PROVIDED ENTRIES
File: src/rtl/chrono_counter.sv
// Stopwatch/timer: a millisecond prescaler drives an H:MM:SS.mmm counter that counts up or down,
// with start/stop, lap capture, preset load and clear.
module chrono_counter #(
    parameter int CLK_PER_MS = 50000,
    parameter int HOURS_W    = 4,
    parameter int MAX_HOURS  = 9
) (
    input  logic               clk,
    input  logic               reset,
    input  logic               st_signal,
    input  logic               lap,
    input  logic               clear,
    input  logic               mode,
    input  logic               load,
    input  logic [HOURS_W-1:0] pre_h,
    input  logic [5:0]         pre_m,
    input  logic [5:0]         pre_s,
    input  logic [9:0]         pre_ms,
    output logic [HOURS_W-1:0] hours,
    output logic [5:0]         minutes,
    output logic [5:0]         seconds,
    output logic [9:0]         milliseconds,
    output logic [HOURS_W-1:0] lap_h,
    output logic [5:0]         lap_m,
    output logic [5:0]         lap_s,
    output logic [9:0]         lap_ms,
    output logic               lap_valid,
    output logic               running,
    output logic               overflow,
    output logic               expired
);

    localparam int PW = (CLK_PER_MS > 1) ? $clog2(CLK_PER_MS) : 1;
    localparam logic [PW-1:0]      PRESC_MAX = PW'(CLK_PER_MS - 1);
    localparam logic [HOURS_W-1:0] H_MAX     = HOURS_W'(MAX_HOURS);

    function automatic logic [9:0] sat_ms(input logic [9:0] v);
        return (v > 10'd999) ? 10'd999 : v;
    endfunction

    function automatic logic [5:0] sat_60(input logic [5:0] v);
        return (v > 6'd59) ? 6'd59 : v;
    endfunction

    function automatic logic [HOURS_W-1:0] sat_h(input logic [HOURS_W-1:0] v);
        return (v > H_MAX) ? H_MAX : v;
    endfunction

    logic [HOURS_W-1:0] r_h, r_lap_h;
    logic [5:0]         r_m, r_s, r_lap_m, r_lap_s;
    logic [9:0]         r_ms, r_lap_ms;
    logic [PW-1:0]      r_presc;
    logic               r_running, r_mode, r_lap_valid, r_ovf, r_exp;
    logic               r_st_d, r_lap_d;

    logic w_st_edge, w_lap_edge, w_tick;
    logic w_ms_max, w_s_max, w_m_max, w_h_max;
    logic w_ms_z, w_s_z, w_m_z, w_h_z;
    logic w_up_wrap, w_dn_expire;
    logic [HOURS_W-1:0] w_up_h, w_dn_h;
    logic [5:0]         w_up_m, w_up_s, w_dn_m, w_dn_s;
    logic [9:0]         w_up_ms, w_dn_ms;

    assign w_st_edge  = st_signal & ~r_st_d;
    assign w_lap_edge = lap & ~r_lap_d;
    assign w_tick     = r_running && (r_presc == PRESC_MAX);

    assign w_ms_max = (r_ms == 10'd999);
    assign w_s_max  = (r_s == 6'd59);
    assign w_m_max  = (r_m == 6'd59);
    assign w_h_max  = (r_h == H_MAX);
    assign w_ms_z   = (r_ms == 10'd0);
    assign w_s_z    = (r_s == 6'd0);
    assign w_m_z    = (r_m == 6'd0);
    assign w_h_z    = (r_h == '0);

    // Carry chain for counting up; the hour field wraps only when every lower field is at its limit.
    assign w_up_ms   = w_ms_max ? 10'd0 : r_ms + 10'd1;
    assign w_up_s    = w_ms_max ? (w_s_max ? 6'd0 : r_s + 6'd1) : r_s;
    assign w_up_m    = (w_ms_max && w_s_max) ? (w_m_max ? 6'd0 : r_m + 6'd1) : r_m;
    assign w_up_h    = (w_ms_max && w_s_max && w_m_max) ? (w_h_max ? '0 : r_h + HOURS_W'(1)) : r_h;
    assign w_up_wrap = w_ms_max && w_s_max && w_m_max && w_h_max;

    // Borrow chain for counting down; a tick at or onto all-zero is the expiry case.
    assign w_dn_ms     = w_ms_z ? 10'd999 : r_ms - 10'd1;
    assign w_dn_s      = w_ms_z ? (w_s_z ? 6'd59 : r_s - 6'd1) : r_s;
    assign w_dn_m      = (w_ms_z && w_s_z) ? (w_m_z ? 6'd59 : r_m - 6'd1) : r_m;
    assign w_dn_h      = (w_ms_z && w_s_z && w_m_z) ? r_h - HOURS_W'(1) : r_h;
    assign w_dn_expire = w_h_z && w_m_z && w_s_z && (r_ms <= 10'd1);

    always_ff @(posedge clk) begin
        if (reset) begin
            r_h         <= '0;
            r_m         <= '0;
            r_s         <= '0;
            r_ms        <= '0;
            r_lap_h     <= '0;
            r_lap_m     <= '0;
            r_lap_s     <= '0;
            r_lap_ms    <= '0;
            r_presc     <= '0;
            r_running   <= 1'b0;
            r_mode      <= 1'b0;
            r_lap_valid <= 1'b0;
            r_ovf       <= 1'b0;
            r_exp       <= 1'b0;
            r_st_d      <= 1'b0;
            r_lap_d     <= 1'b0;
        end else begin
            r_st_d  <= st_signal;
            r_lap_d <= lap;
            r_ovf   <= 1'b0;
            r_exp   <= 1'b0;
            if (w_st_edge) begin
                r_running <= ~r_running;
                if (!r_running) r_mode <= mode;
            end
            if (clear) begin
                r_h         <= '0;
                r_m         <= '0;
                r_s         <= '0;
                r_ms        <= '0;
                r_lap_h     <= '0;
                r_lap_m     <= '0;
                r_lap_s     <= '0;
                r_lap_ms    <= '0;
                r_presc     <= '0;
                r_lap_valid <= 1'b0;
            end else if (!r_running) begin
                if (load) begin
                    r_h  <= sat_h(pre_h);
                    r_m  <= sat_60(pre_m);
                    r_s  <= sat_60(pre_s);
                    r_ms <= sat_ms(pre_ms);
                end
            end else begin
                if (w_lap_edge) begin
                    r_lap_h     <= r_h;
                    r_lap_m     <= r_m;
                    r_lap_s     <= r_s;
                    r_lap_ms    <= r_ms;
                    r_lap_valid <= 1'b1;
                end
                r_presc <= w_tick ? '0 : r_presc + PW'(1);
                if (w_tick) begin
                    if (!r_mode) begin
                        r_h   <= w_up_h;
                        r_m   <= w_up_m;
                        r_s   <= w_up_s;
                        r_ms  <= w_up_ms;
                        r_ovf <= w_up_wrap;
                    end else if (w_dn_expire) begin
                        // Expiry overrides a coincident start/stop toggle: the timer always ends stopped.
                        r_h       <= '0;
                        r_m       <= '0;
                        r_s       <= '0;
                        r_ms      <= '0;
                        r_exp     <= 1'b1;
                        r_running <= 1'b0;
                    end else begin
                        r_h  <= w_dn_h;
                        r_m  <= w_dn_m;
                        r_s  <= w_dn_s;
                        r_ms <= w_dn_ms;
                    end
                end
            end
        end
    end

    assign hours        = r_h;
    assign minutes      = r_m;
    assign seconds      = r_s;
    assign milliseconds = r_ms;
    assign lap_h        = r_lap_h;
    assign lap_m        = r_lap_m;
    assign lap_s        = r_lap_s;
    assign lap_ms       = r_lap_ms;
    assign lap_valid    = r_lap_valid;
    assign running      = r_running;
    assign overflow     = r_ovf;
    assign expired      = r_exp;

endmodule

File: config.mk
export PLATFORM = sky130hd
export DESIGN_NAME = chrono_counter
export DESIGN_NICKNAME = d
export VERILOG_FILES = /design/src/rtl/chrono_counter.sv
export SDC_FILE = /design/constraint.sdc
export NUM_CORES = 1
export LEC_CHECK = 0
export ABC_AREA = 1
export CAP_MARGIN = 10
export CORE_MARGIN = 8
export CORE_UTILIZATION = 35
export DETAILED_ROUTE_END_ITERATION = 8
export GPL_TIMING_DRIVEN = 0
export SYNTH_ARGS = -nofsm -noshare
export SYNTH_HDL_FRONTEND = slang
export SYNTH_SLANG_ARGS = --single-unit
export TNS_END_PERCENT = 30
File: constraint.sdc
create_clock -name clk -period 2.3 [get_ports clk]
set_clock_uncertainty 0.05 [all_clocks]
set_input_delay 0.46 -clock clk [delete_from_list [all_inputs] [get_ports clk]]
set_output_delay 0.46 -clock clk [all_outputs]
set_load 0.01 [all_outputs]
# Word-level counts from Yosys, hierarchy flattened
# Cells that the tools add are included.
# Widths: inputs -> output; s select.
[totals]
input_bits = 33
ff_bits = 75
wordCells = 117
[op_classes]
n_bitwise = 7
n_addsub = 9
eq_ne = 12
n_reduce_logical = 23
order_cmp = 5
mux = 45
[op_table]
columns = ["op", "n"]
rows = [
  ["$mux 6", 20],
  ["$mux 10", 8],
  ["$mux 4", 9],
  ["$add 16x1->16 const B", 1],
  ["$eq 16x16->1 const B", 1],
  ["$mux 16", 1],
  ["$add 6x1->6 const B", 2],
  ["$eq 6x6->1 const B", 2],
  ["$gt 6x6->1 const B", 2],
  ["$logic_not 6->1", 2],
  ["$ne 4x2->1 const B", 3],
  ["$reduce_and 4->1", 3],
  ["$sub 6x1->6 const B", 2],
  ["$add 10x1->10 const B", 1],
  ["$eq 10x10->1 const B", 1],
  ["$gt 10x10->1 const B", 1],
  ["$le 10x1->1 const B", 1],
  ["$logic_not 10->1", 1],
  ["$reduce_or 5->1", 2],
  ["$sub 10x1->10 const B", 1],
  ["$logic_and 1x1->1", 9],
  ["$ne 3x1->1 const B", 3],
  ["$mux 1", 7],
  ["$reduce_and 2->1", 3],
  ["other kinds (10)", 15],
]

# Logic depth before layout (Yosys ltp)
[depth]
depth_word = 9
depth_mapped = 14
ltp_nobuf = 14

# Worst setup path before layout
# OpenSTA, ideal clock, no wires.
[synth_path]
kind = "reg-to-reg"
from = "register r_ms[0] (netlist: milliseconds[0])"
to = "register r_m[3] (netlist: minutes[3])"
setup_slack_ns = 0.437
setup_ns = 0.116
t_arrival_ns = 1.697
t_required_ns = 2.134
path_stages_with_launch = 14
n_path_buf = 0
period_less_slack_ns = 1.863
path_cell_list = "dfxtp_1 -> inv_1 -> ha_1 -> nand2_2 -> nor2_4 -> nand2_2 -> nor2_4 -> nand2_2 -> nor2_2 -> nor2_4 -> nor2_8 -> inv_2 -> nor2_1 -> nor2_1"
[synth_between]
elab_chain_len = 6
elab_cells_between_ends = 13
classes_between = "order compare: 1; eq/ne: 3; mux: 4; reduce/logical: 5"
[synth_lines]
columns = ["element", "line", "source"]
rows = [
  ["start, declared", "51", "logic [9:0] r_ms, r_lap_ms;"],
  ["start signal, assigned", "134", "r_ms <= sat_ms(pre_ms);"],
  ["start signal, assigned", "150", "r_ms <= w_up_ms;"],
  ["start signal, assigned", "164", "r_ms <= w_dn_ms;"],
  ["$le 10x1->1", "89", "assign w_dn_expire = w_h_z && w_m_z && w_s_z && (r_ms <= 10'd1);"],
  ["$logic_and 1x1->1", "89", ""],
  ["$mux 6", "152", "end else if (w_dn_expire) begin"],
  ["$mux 6", "146", "if (!r_mode) begin"],
  ["$mux 6", "145", "if (w_tick) begin"],
  ["$mux 6", "129", "end else if (!r_running) begin"],
  ["end signal, assigned", "132", "r_m <= sat_60(pre_m);"],
  ["end signal, assigned", "148", "r_m <= w_up_m;"],
  ["end signal, assigned", "162", "r_m <= w_dn_m;"],
  ["end, declared", "50", "logic [5:0] r_m, r_s, r_lap_m, r_lap_s;"],
]
# Parallel ways exist; a longest one is shown, timed or not. The select of a mux whose other input is x is not followed.
# A chain may end at the register's enable or synchronous reset.

# Worst setup path in the final report
[layout_path]
from = "register r_h[0] (netlist: hours[0])"
to = "register r_m[5] (netlist: minutes[5])"
[layout_between]
elab_chain_len = 8
elab_cells_between_ends = 10
classes_between = "eq/ne: 1; mux: 4; reduce/logical: 5"
[layout_lines]
columns = ["element", "line", "source"]
rows = [
  ["start, declared", "49", "logic [HOURS_W-1:0] r_h, r_lap_h;"],
  ["start signal, assigned", "131", "r_h <= sat_h(pre_h);"],
  ["start signal, assigned", "147", "r_h <= w_up_h;"],
  ["start signal, assigned", "161", "r_h <= w_dn_h;"],
  ["$logic_not 4->1 (*)", "75", "assign w_h_z = (r_h == '0);"],
  ["$logic_and 1x1->1 (*) (3 in series)", "89", ""],
  ["$mux 6", "152", ""],
  ["$mux 6", "146", ""],
  ["$mux 6", "145", ""],
  ["$mux 6", "129", ""],
]
# Mark *: on every way between the ends. The rest lies on a longest branch, timed or not. The select of a mux whose other input is x is not followed.

==> key figures <==
Outcome
  • Status: complete, no violations

Timing
  • Slew HR: 57.5%
  • # setup viols final: 0
  • Hold Fails Final Rpt: 0
  • Actual slew at the worst max-slew pin: 0.638 ns
  • RSZ-0062 raised after global routing: no
  • Fin crit share: 94.2%
  • Min Tclk post-route: 2.17 ns
  • Max-slew violation count: 0
  • Maximum clock frequency: 0.462 GHz

Global route
  • First-pass GRT wire length: 23,600 um
  • Most Used Layer, Global Route: met2
  • Grt total ovfl: 0
  • Initial antenna violation count: 0
  • GR Util met3: 3.98%
  • Met1 Use GR: 23.2%
  • GRT met2 Usage: 27.7%
  • GRT Total Usage: 17.6%
  • Pin count of the biggest net entering global routing: 14
  • Vias in the first global route: 4,461

Setup path
  • Setup CP Type: flop to flop
  • R2R Setup Slk: 0.13 ns
  • R2R depth: 14
  • WP data required: 2.48 ns
  • CP Capture Type: flop
  • Slowest-stage cell, CP: dfxtp_1
  • RR Endpoint: minutes[5]
  • Worst Path Arrival: 2.35 ns
  • Crit start category: flop
  • CP cell instances: inv_2 > ha_1 > inv_1 > nor2_2 > nand3_1 > nor2_4 > nand3_4 > nand2_4 > buf_6 > nor2_4 > nor2_8 > inv_2 > nor2_1 > nor2_1
  • Worst reg2reg path startpoint: hours[0]
  • Crit path largest cell delay: 0.36 ns
  • CP Max Fanout: 10

Placement
  • Dpl cell area: 5700 sq um
  • Number of port buffers: 88
  • Post-DP HPWL: 11,700 um
  • Gpl congestion: 0.871
  • Dpl cells: 921

Routing
  • DRT iter0 DRCs: 338
  • Vias/cell: 5.10
  • Pre-antenna DRT Iters: 5
  • Routed WL: 14,900 um
  • Total number of vias: 4,783
  • Wire per inst: 15.9 um
  • Detail Route Antenna Nets: 0
  • Drt drc: 0

Power
  • LEAKAGE: 2.38 nW
  • Max VDD drop: 0.000301 V
  • PwrDens: 614 nW/um^2
  • Pwr Total: 3.69 mW

Clocking
  • Clk_lat worst skew: 0.34 ns
  • Root Driver: clkbuf_16
  • CTS Hold Bufs: 0
  • H-tree depth: 3
  • Clock sink total: 75
  • TritonCTS clock tree: yes
  • Clk slew on worst S/H paths: 0.06 ns
  • Inserted Clock Buffers: 9
  • Setup bufs post-CTS: 0
  • CTS resizes: 0
  • Clk buf depth: 2

Final layout
  • Layout area overhead: 30.9%
  • Non-Filler Instances: 937
  • N_diodes: 0
  • Final net count: 804
  • Post-route cell area: 6020 sq um
  • Commonest non-fill, non-tap cell in the layout: nor2_1
  • Commonest non-fill, non-tap cells in the layout: nor2_1, clkdlybuf4s50_1, nand2_1
  • Layout cells sized above 1: 9.99%

Synthesis
  • Most used DFF post-synth: dfxtp_1
  • Mapped cell area: 4600 sq um
  • #FFs+latches synth: 75
  • Register area share after synthesis: 32.7%
  • Synth cell types: 43
  • Post-synth EDFFs: 0
  • Synthesized Nets: 705
  • Synthesized area per cell: 6.99 sq um
  • Share of synthesized flip-flops with an asynchronous set or reset: 0%
  • Mapped Cells: 657
  • Yosys warning total: 0

Run
  • Max_cap viols: 0

Floorplan
  • I/O pins: 89
  • Placeable Area: 13,000 sq um
  • Die area: 17,100 sq um
  • Die Span Y: 131 um
  • Initial Utilization: 35.3%
  • FP Rows: 42
  • Die width: 131 um

Hold path
  • Worst min path class: flop to flop
  • Hold Crit Endpoint: lap_valid
  • Min-Delay Startpoint: lap_valid
  • Hold path cells: 2
## cells by family (layout without fill, tap and decap cells)
logic type                 Yosys count  count (layout)  share of synthesized area (%)
DFF                                 75              75                           32.7
AOI/OAI and AO/OA                  143             143                           16.8
and+or+nand+nor                    301             301                           32.3
xor gates and xnor gates            27              27                           5.15
buffers and inverters               96             200                           9.07
adders and majority gates           15              15                           4.08
## layer usage
layer	vias to the layer above	wire, um
met4	0	277
met2	132	6700
li1	2394	-
met1	2238	6950
met3	19	997
met5	-	0
## synthesized netlist by cell type, types with 3 or more instances
| cell type | count | area share [%] |
|---|---|---|
| nand4_1 | 11 | 1.5 |
| o31ai_1 | 3 | 0.49 |
| buf_2 | 4 | 0.44 |
| inv_1 | 60 | 4.9 |
| o21ai_1 | 5 | 0.54 |
| nor3b_1 | 3 | 0.49 |
| nor2_1 | 97 | 7.9 |
| o21ai_0 | 66 | 7.2 |
| inv_2 | 9 | 0.74 |
| a21oi_1 | 52 | 5.7 |
| nor2_4 | 8 | 2.0 |
| clkbuf_1 | 12 | 0.98 |
| a31oi_1 | 5 | 0.68 |
| a22oi_1 | 4 | 0.65 |
| buf_6 | 5 | 1.2 |
| xor2_1 | 25 | 4.8 |
| nor4_1 | 3 | 0.41 |
| nor3_1 | 17 | 1.9 |
| o211ai_1 | 4 | 0.65 |
| nand3_1 | 51 | 5.6 |
| ha_1 | 15 | 4.1 |
| nand2_2 | 7 | 0.95 |
| nor2_2 | 4 | 0.54 |
| dfxtp_1 | 75 | 33 |
| nand2_1 | 86 | 7.0 |
## worst max path at each step
stage / start / to / slack (ns) / cells after the start
2_1_floorplan: milliseconds[0] / minutes[3] / 0.44 / 13
3_3_place_gp: reset / milliseconds[7] / -0.02 / 5
3_5_place_dp: lap / lap_ms[8] / -0.01 / 6
4_1_cts: hours[0] / minutes[2] / 0.02 / 14
5_1_grt: milliseconds[0] / minutes[5] / 0.008 / 13
6_report: hours[0] / minutes[5] / 0.13 / 14
## final cells by class
| class | instances | area (sq um) |
|---|---|---|
| well taps | 176 | 220 |
| plain buffers | 24 | 143 |
| inverters | 72 | 277 |
| multi-input cells | 486 | 2680 |
| clock buffers | 11 | 253 |
| repair buffers | 88 | 881 |
| fillers | 1380 | 7020 |
| clock inverters | 5 | 60.1 |
| flip-flops and latches | 75 | 1500 |
## worst max-delay path, delay by kind of cell, from the launching register on
family	cells	cell delay (ns)
simple gates	9	1.01
buf+inv	4	0.43
flops	1	0.36
fa+ha+maj	1	0.19
## where the power goes
group	internal, mW	switching, mW
registers	1.34	0.0535
logic	0.328	0.505
clock network	0.903	0.561
total	2.57	1.12
## metrics by stage
stage | setup TNS, ns | util (%) | worst slack, ns | hold WS [ns]
after detailed placement | -0.0351 | 43.7 | -0.0136 | 0.413
after CTS | 0 | 46.1 | 0.0155 | 0.433
final | 0 | 46.2 | 0.134 | 0.434
after global placement | -0.0211 | 43.7 | -0.0211 | 0.406
after floorplan | 0 | - | 0.437 | 0.413
after global routing | 0 | 46.2 | 0.00805 | 0.480
## sequential cells by signal, summed over array words and instances, names as in the netlist
signal / count
milliseconds: 10
r_st_d: 1
overflow: 1
r_mode: 1
lap_valid: 1
seconds: 6
minutes: 6
running: 1
lap_h: 4
r_presc: 16
lap_m: 6
lap_s: 6
lap_ms: 10
hours: 4
expired: 1
r_lap_d: 1
No activity file was read; power rests on OpenSTA's default activity.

TO DO
Sift the material for lines with the string "Initial". Copy each one found.

SOLUTION TO THIS PROBLEM
  • Initial antenna violation count: 0
  • Initial Utilization: 35.3%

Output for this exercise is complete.